All clock papers claim that the circadian clock regulates the fitness of organisms, however, it is hard to evaluate how the circadian clock affects the fitness of organisms. The timing of pollen release and stigma maturity is directly related to plant fitness. That's why the authors suggest that the circadian clock in sunflowers increases plant fitness by regulating the timing of anthesis.

Although the authors manipulated the light and temperature to examine the role of the circadian clock in floral development, the weakness of this manuscript is that there is no molecular evidence to show how the clock regulates floral development.

We acknowledge that this study does not demonstrate the molecular mechanisms by which the circadian clock and environmental sensing pathways regulate floral anthesis in sunflower.

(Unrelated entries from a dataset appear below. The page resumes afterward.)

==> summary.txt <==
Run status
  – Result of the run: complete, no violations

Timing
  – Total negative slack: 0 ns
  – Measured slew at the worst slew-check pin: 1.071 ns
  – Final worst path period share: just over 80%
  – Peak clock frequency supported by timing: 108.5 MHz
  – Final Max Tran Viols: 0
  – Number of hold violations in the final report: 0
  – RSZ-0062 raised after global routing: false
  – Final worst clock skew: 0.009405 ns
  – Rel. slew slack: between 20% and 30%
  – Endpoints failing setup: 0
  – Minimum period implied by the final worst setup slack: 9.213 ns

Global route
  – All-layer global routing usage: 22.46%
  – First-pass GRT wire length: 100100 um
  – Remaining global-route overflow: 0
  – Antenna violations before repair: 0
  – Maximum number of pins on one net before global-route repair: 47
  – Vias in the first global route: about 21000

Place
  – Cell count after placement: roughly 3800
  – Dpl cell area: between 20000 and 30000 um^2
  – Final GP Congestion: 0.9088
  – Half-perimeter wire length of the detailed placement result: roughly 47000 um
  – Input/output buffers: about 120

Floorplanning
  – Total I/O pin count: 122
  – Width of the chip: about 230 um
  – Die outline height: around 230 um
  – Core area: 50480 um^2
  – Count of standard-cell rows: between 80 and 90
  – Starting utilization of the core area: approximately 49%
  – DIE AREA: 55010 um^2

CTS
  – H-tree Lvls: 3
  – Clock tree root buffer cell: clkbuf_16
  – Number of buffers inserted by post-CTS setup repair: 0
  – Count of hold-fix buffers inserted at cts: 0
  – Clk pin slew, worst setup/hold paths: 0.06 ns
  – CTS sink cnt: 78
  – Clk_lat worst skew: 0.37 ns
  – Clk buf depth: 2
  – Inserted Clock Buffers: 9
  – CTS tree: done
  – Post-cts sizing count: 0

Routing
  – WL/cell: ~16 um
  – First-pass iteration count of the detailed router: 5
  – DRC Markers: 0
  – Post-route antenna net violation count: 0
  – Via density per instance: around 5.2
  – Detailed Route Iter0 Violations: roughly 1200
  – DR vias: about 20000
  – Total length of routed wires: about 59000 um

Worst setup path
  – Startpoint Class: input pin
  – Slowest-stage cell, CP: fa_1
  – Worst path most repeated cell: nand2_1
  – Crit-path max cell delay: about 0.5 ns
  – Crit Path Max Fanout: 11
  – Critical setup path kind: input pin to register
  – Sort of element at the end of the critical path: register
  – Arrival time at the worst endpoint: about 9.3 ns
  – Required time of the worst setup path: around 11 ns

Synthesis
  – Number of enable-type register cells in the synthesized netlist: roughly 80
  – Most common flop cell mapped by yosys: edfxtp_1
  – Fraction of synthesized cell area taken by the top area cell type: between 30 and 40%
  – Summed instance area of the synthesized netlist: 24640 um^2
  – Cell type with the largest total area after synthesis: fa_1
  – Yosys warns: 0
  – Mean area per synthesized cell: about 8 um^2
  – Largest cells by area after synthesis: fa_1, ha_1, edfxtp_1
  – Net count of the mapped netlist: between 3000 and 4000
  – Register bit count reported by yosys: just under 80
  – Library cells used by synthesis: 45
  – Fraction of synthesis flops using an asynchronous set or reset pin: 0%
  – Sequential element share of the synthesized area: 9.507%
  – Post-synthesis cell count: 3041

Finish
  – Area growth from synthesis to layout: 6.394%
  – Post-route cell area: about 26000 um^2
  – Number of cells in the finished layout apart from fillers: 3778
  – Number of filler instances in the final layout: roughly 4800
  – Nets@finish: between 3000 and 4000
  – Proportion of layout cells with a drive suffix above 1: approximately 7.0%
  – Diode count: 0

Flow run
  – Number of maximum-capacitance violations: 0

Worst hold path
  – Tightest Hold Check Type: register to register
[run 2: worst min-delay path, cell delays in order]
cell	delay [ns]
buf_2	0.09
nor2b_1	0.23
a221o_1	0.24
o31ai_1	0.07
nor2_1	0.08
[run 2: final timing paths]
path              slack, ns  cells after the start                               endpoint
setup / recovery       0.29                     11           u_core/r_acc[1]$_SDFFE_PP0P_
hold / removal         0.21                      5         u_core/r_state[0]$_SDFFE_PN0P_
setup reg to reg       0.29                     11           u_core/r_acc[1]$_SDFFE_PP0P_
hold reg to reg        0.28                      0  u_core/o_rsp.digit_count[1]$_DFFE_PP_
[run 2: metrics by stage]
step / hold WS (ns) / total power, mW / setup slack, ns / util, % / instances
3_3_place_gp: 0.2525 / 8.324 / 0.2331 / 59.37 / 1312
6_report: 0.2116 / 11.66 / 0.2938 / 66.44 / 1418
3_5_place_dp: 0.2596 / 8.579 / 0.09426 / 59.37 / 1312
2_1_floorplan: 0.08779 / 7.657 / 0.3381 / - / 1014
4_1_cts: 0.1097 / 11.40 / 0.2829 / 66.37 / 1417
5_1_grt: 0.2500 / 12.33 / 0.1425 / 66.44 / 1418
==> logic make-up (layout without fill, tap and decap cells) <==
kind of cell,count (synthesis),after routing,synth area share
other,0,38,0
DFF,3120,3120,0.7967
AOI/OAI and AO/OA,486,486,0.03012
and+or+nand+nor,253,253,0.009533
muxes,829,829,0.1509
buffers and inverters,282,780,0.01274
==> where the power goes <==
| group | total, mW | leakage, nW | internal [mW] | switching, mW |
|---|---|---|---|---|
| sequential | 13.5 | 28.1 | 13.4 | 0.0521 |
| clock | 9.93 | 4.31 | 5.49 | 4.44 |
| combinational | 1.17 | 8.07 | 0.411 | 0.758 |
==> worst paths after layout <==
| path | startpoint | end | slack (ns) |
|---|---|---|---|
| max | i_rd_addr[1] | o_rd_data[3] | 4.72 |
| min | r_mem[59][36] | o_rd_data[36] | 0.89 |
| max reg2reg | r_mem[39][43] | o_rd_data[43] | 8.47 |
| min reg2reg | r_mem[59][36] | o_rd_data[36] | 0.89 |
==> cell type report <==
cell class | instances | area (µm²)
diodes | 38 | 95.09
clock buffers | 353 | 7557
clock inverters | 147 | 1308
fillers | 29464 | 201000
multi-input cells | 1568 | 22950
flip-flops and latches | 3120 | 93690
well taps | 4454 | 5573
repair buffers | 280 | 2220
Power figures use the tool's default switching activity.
[src/rtl/sbs_cell.sv]
// One cell of the sorted insertion chain: holds one entry, inserts and shifts with neighbors.
module sbs_cell (
    input  logic                i_clk,
    input  logic                i_rst_n,
    input  sbs_pkg::t_sbs_ctl   i_ctl,
    input  sbs_pkg::t_sbs_entry i_new,
    input  sbs_pkg::t_sbs_slot  i_prev,
    input  logic                i_prev_ins,
    input  sbs_pkg::t_sbs_slot  i_next,
    output sbs_pkg::t_sbs_slot  o_slot,
    output logic                o_ins
);

    logic                r_valid;
    sbs_pkg::t_sbs_entry r_entry;
    logic                n_valid;
    sbs_pkg::t_sbs_entry n_entry;

    // The new entry belongs at or before this place; an empty cell always asserts o_ins.
    assign o_ins = !r_valid || sbs_pkg::sbs_before(i_ctl.mode, i_new, r_entry);

    always_comb begin
        n_valid = r_valid;
        n_entry = r_entry;
        if (i_ctl.shift) begin
            n_valid = i_next.valid;
            n_entry = i_next.entry;
        end else if (i_ctl.insert && o_ins) begin
            if (i_prev_ins) begin
                // push right: take the left neighbor's entry
                n_valid = i_prev.valid;
                n_entry = i_prev.entry;
            end else begin
                n_valid = 1'b1;
                n_entry = i_new;
            end
        end
    end

    always_ff @(posedge i_clk) begin
        if (!i_rst_n) begin
            r_valid <= 1'b0;
        end else begin
            r_valid <= n_valid;
        end
    end

    always_ff @(posedge i_clk) begin
        r_entry <= n_entry;
    end

    assign o_slot.valid = r_valid;
    assign o_slot.entry = r_entry;

endmodule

However, we feel that our demonstration that the circadian clock is involved in the generation of spatial patterns of development on the sunflower inflorescence disk is in itself novel and significant.

Reviewer #3 (Public Review):

The flowering heads of species in the Asteracaeae comprise large number of flowers, and this phenotype is thought to contribute to their reproductive success. The Harmer lab has developed sunflower as an experimental model to investigate the contribution of circadian regulation to the processes of reproduction in the Asteraceae, and this paper presents a new addition to this line of research.

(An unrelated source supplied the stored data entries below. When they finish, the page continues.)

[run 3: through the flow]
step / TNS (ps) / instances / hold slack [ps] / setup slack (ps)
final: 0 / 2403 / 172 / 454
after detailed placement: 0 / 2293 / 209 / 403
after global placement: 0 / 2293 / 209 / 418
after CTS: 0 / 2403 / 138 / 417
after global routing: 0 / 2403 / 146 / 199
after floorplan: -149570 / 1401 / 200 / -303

The novelty of the article is that it resolves unanswered questions around the processes that underlie coordinated flowering within the disc structure of the floral capitulum. The authors demonstrate a role for circadian clock in the temporal structuring of this process. They identify a free running rhythm in constant darkness of floral anthesis, and this rhythm has several key characteristics of circadian rhythms. The data collected also indicate that the circadian clock might gate the response of anthesis to darkness.

I like the presentation of an external coincidence model for the interaction of light and circadian cues in the floral developmental program of the capitulum. However, I wonder whether this is the only potential explanation. The data in Fig. 4C look like classical entrainment responses. Are the authors sure that they are not just seeing an entrainment process within the capitulum, combined with a masking effect of continuous light upon the rhythmic phenotype? I encourage the authors to retain speculation about the coincidence model within the discussion- it's so important for future work- but perhaps consider alternative interpretations of the data also.

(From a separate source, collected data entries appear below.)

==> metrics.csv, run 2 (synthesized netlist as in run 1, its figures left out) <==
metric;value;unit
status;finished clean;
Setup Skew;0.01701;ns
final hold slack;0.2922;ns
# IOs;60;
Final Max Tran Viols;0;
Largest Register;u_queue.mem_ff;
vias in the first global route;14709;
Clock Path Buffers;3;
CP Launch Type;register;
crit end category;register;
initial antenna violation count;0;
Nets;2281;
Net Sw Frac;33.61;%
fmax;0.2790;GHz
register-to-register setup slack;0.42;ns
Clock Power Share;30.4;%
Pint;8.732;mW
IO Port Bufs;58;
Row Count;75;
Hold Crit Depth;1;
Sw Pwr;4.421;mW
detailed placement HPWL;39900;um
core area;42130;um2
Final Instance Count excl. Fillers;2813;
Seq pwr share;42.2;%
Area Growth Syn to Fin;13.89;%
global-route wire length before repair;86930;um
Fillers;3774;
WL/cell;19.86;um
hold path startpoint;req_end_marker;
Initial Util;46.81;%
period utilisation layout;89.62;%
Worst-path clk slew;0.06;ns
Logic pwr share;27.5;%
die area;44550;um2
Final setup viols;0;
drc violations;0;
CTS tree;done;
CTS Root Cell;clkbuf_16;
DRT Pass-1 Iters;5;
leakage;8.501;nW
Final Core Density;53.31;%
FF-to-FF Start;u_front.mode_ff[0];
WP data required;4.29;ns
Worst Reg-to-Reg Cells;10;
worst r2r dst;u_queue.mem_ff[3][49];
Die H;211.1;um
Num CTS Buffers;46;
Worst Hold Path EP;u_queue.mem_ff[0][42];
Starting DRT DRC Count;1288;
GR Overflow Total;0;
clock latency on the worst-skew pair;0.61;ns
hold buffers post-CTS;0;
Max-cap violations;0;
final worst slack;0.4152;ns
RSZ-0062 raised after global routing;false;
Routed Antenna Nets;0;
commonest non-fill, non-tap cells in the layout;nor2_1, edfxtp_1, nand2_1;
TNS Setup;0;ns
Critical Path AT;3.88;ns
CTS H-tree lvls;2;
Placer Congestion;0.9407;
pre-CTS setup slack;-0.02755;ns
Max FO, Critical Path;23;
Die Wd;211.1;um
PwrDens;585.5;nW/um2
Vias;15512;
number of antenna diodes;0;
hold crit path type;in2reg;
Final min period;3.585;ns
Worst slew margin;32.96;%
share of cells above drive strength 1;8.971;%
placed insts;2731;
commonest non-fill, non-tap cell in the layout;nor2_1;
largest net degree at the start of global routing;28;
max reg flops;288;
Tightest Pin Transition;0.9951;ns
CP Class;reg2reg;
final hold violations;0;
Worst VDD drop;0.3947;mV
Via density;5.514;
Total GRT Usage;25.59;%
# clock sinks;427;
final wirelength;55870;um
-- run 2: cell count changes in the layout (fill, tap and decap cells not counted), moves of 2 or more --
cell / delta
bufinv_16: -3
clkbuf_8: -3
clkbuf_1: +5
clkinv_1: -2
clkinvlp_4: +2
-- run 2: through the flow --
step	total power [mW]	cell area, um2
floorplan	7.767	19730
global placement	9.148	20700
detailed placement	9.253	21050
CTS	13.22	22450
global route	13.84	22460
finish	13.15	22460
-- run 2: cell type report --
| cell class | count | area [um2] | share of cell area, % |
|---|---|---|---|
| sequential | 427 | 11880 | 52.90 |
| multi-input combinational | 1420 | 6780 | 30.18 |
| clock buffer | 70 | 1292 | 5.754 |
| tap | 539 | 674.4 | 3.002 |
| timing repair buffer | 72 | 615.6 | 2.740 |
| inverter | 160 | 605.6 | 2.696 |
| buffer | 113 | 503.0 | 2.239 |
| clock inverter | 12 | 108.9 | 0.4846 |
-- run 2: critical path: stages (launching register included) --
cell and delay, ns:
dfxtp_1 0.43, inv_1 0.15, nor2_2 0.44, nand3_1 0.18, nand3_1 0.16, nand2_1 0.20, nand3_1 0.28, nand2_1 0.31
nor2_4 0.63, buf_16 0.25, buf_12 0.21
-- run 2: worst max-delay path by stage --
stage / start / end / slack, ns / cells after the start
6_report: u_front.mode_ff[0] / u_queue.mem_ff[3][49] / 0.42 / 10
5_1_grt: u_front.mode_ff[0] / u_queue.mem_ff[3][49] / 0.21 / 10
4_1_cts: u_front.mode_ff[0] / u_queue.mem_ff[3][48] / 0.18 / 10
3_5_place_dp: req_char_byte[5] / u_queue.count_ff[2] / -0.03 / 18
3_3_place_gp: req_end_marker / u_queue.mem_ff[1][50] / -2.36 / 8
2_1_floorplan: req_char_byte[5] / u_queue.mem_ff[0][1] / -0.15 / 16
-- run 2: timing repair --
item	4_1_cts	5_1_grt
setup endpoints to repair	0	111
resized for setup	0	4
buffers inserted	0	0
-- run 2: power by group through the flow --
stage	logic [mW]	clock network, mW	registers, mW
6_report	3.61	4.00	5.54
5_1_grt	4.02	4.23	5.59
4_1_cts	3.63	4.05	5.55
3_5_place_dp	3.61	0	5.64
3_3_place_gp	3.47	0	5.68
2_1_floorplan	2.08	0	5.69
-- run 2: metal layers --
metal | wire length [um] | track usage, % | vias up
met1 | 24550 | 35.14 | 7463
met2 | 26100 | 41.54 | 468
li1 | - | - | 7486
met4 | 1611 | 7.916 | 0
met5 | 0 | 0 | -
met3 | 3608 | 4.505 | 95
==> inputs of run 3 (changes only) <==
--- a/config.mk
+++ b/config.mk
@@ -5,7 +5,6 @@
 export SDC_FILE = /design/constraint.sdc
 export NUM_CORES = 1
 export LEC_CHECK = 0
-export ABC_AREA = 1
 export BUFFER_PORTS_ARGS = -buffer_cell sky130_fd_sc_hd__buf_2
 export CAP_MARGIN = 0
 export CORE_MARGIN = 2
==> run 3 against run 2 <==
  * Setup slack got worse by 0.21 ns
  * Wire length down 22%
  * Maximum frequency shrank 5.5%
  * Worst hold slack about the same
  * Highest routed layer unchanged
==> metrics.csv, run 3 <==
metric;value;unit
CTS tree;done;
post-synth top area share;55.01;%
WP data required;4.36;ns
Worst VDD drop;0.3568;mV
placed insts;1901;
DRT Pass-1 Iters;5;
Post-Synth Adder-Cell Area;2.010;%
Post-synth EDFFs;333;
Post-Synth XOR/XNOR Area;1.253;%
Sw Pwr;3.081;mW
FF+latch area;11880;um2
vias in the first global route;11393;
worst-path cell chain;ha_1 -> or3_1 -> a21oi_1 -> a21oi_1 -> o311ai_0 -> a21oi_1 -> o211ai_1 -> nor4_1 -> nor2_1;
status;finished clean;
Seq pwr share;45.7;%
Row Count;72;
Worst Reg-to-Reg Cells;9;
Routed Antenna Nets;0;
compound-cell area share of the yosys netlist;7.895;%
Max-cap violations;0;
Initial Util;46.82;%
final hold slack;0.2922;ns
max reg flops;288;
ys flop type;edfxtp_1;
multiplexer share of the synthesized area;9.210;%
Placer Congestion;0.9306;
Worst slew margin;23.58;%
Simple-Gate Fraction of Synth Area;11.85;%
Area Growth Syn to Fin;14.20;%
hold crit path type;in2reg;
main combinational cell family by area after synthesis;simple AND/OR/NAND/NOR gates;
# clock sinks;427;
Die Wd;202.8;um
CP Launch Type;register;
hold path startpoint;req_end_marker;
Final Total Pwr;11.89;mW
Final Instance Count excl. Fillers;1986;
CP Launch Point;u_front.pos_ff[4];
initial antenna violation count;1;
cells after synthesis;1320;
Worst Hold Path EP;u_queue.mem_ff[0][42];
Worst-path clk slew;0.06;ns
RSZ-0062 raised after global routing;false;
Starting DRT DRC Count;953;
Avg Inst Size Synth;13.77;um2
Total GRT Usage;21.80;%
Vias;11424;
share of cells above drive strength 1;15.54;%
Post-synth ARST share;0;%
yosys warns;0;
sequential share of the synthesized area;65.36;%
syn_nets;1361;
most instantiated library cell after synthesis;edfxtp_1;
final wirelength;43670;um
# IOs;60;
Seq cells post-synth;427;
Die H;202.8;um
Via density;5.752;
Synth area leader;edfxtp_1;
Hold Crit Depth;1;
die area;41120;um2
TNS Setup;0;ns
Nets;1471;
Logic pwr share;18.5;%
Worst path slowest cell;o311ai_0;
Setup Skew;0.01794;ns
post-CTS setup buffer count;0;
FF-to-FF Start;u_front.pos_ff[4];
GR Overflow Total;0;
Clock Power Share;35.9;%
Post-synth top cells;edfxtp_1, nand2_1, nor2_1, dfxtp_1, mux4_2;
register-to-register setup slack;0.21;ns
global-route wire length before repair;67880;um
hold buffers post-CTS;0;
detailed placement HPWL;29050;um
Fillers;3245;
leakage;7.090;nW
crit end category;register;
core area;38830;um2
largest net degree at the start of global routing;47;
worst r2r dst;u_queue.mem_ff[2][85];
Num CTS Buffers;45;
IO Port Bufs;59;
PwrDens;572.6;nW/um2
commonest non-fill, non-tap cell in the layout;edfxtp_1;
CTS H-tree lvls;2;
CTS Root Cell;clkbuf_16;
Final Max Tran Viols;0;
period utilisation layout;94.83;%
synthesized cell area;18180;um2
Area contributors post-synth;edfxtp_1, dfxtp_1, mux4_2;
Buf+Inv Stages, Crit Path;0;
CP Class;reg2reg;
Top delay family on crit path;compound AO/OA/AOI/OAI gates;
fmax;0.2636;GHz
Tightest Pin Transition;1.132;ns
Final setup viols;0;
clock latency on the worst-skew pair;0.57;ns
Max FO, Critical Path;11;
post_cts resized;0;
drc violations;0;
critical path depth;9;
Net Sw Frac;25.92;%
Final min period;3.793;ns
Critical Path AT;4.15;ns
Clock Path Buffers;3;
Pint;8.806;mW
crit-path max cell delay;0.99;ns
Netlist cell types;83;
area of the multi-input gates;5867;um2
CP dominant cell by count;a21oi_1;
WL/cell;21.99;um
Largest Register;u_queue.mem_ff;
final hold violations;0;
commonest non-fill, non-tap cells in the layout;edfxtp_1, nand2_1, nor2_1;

We thank the reviewer for their positive comments and overall enthusiasm for the study. We agree that it is entirely plausible that continuous light masks circadian clock-controlled rhythms in floral organ development; in our view, this is a restatement of the external coincidence model. We argue that in developing sunflowers, a circadian clock-regulated process controls elongation of floret organs. Normal development depends upon a dark period of at least 4.5 hours occurring during the subjective night. In constant light conditions, or early in re-entrainment when the dark period occurs during the subjective day, normal development is inhibited. This model is analogous to the photoperiodic control of flowering time in short-day plants, in which light perceived during the subjective night inhibits the floral transition.